→ **Brief**
Extract the complete listing and output it unchanged.

→ **Task inputs**
File: config.mk
export PLATFORM = sky130hd
export DESIGN_NAME = ovs_phase_tracker
export DESIGN_NICKNAME = d
export VERILOG_FILES = /design/src/rtl/ovs_pd_pkg.sv /design/src/rtl/ovs_edge_finder.sv /design/src/rtl/ovs_loop_filter.sv /design/src/rtl/ovs_train_fsm.sv /design/src/rtl/ovs_phase_tracker.sv
export SDC_FILE = /design/constraint.sdc
export NUM_CORES = 1
export LEC_CHECK = 0
export BUFFER_PORTS_ARGS = -buffer_cell sky130_fd_sc_hd__clkbuf_2
export CORE_ASPECT_RATIO = 1.4
export CORE_MARGIN = 2
export CORE_UTILIZATION = 50
export CTS_BUF_LIST = sky130_fd_sc_hd__clkbuf_16
export CTS_CLUSTER_DIAMETER = 200
export DETAILED_ROUTE_END_ITERATION = 8
export PLACE_DENSITY = 0.69
export SYNTH_ARGS = -nofsm -noshare
export SYNTH_HDL_FRONTEND = slang
export SYNTH_SLANG_ARGS = --single-unit
File: constraint.sdc
create_clock -name clk -period 4.4 [get_ports clk]
set_input_delay 0.44 -clock clk [delete_from_list [all_inputs] [get_ports clk]]
set_output_delay 0.44 -clock clk [all_outputs]
set_load 0.02 [all_outputs]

→ **Finished task**
File: config.mk
export PLATFORM = sky130hd
export DESIGN_NAME = ovs_phase_tracker
export DESIGN_NICKNAME = d
export VERILOG_FILES = /design/src/rtl/ovs_pd_pkg.sv /design/src/rtl/ovs_edge_finder.sv /design/src/rtl/ovs_loop_filter.sv /design/src/rtl/ovs_train_fsm.sv /design/src/rtl/ovs_phase_tracker.sv
export SDC_FILE = /design/constraint.sdc
export NUM_CORES = 1
export LEC_CHECK = 0
export BUFFER_PORTS_ARGS = -buffer_cell sky130_fd_sc_hd__clkbuf_2
export CORE_ASPECT_RATIO = 1.4
export CORE_MARGIN = 2
export CORE_UTILIZATION = 50
export CTS_BUF_LIST = sky130_fd_sc_hd__clkbuf_16
export CTS_CLUSTER_DIAMETER = 200
export DETAILED_ROUTE_END_ITERATION = 8
export PLACE_DENSITY = 0.69
export SYNTH_ARGS = -nofsm -noshare
export SYNTH_HDL_FRONTEND = slang
export SYNTH_SLANG_ARGS = --single-unit
File: constraint.sdc
create_clock -name clk -period 4.4 [get_ports clk]
set_input_delay 0.44 -clock clk [delete_from_list [all_inputs] [get_ports clk]]
set_output_delay 0.44 -clock clk [all_outputs]
set_load 0.02 [all_outputs]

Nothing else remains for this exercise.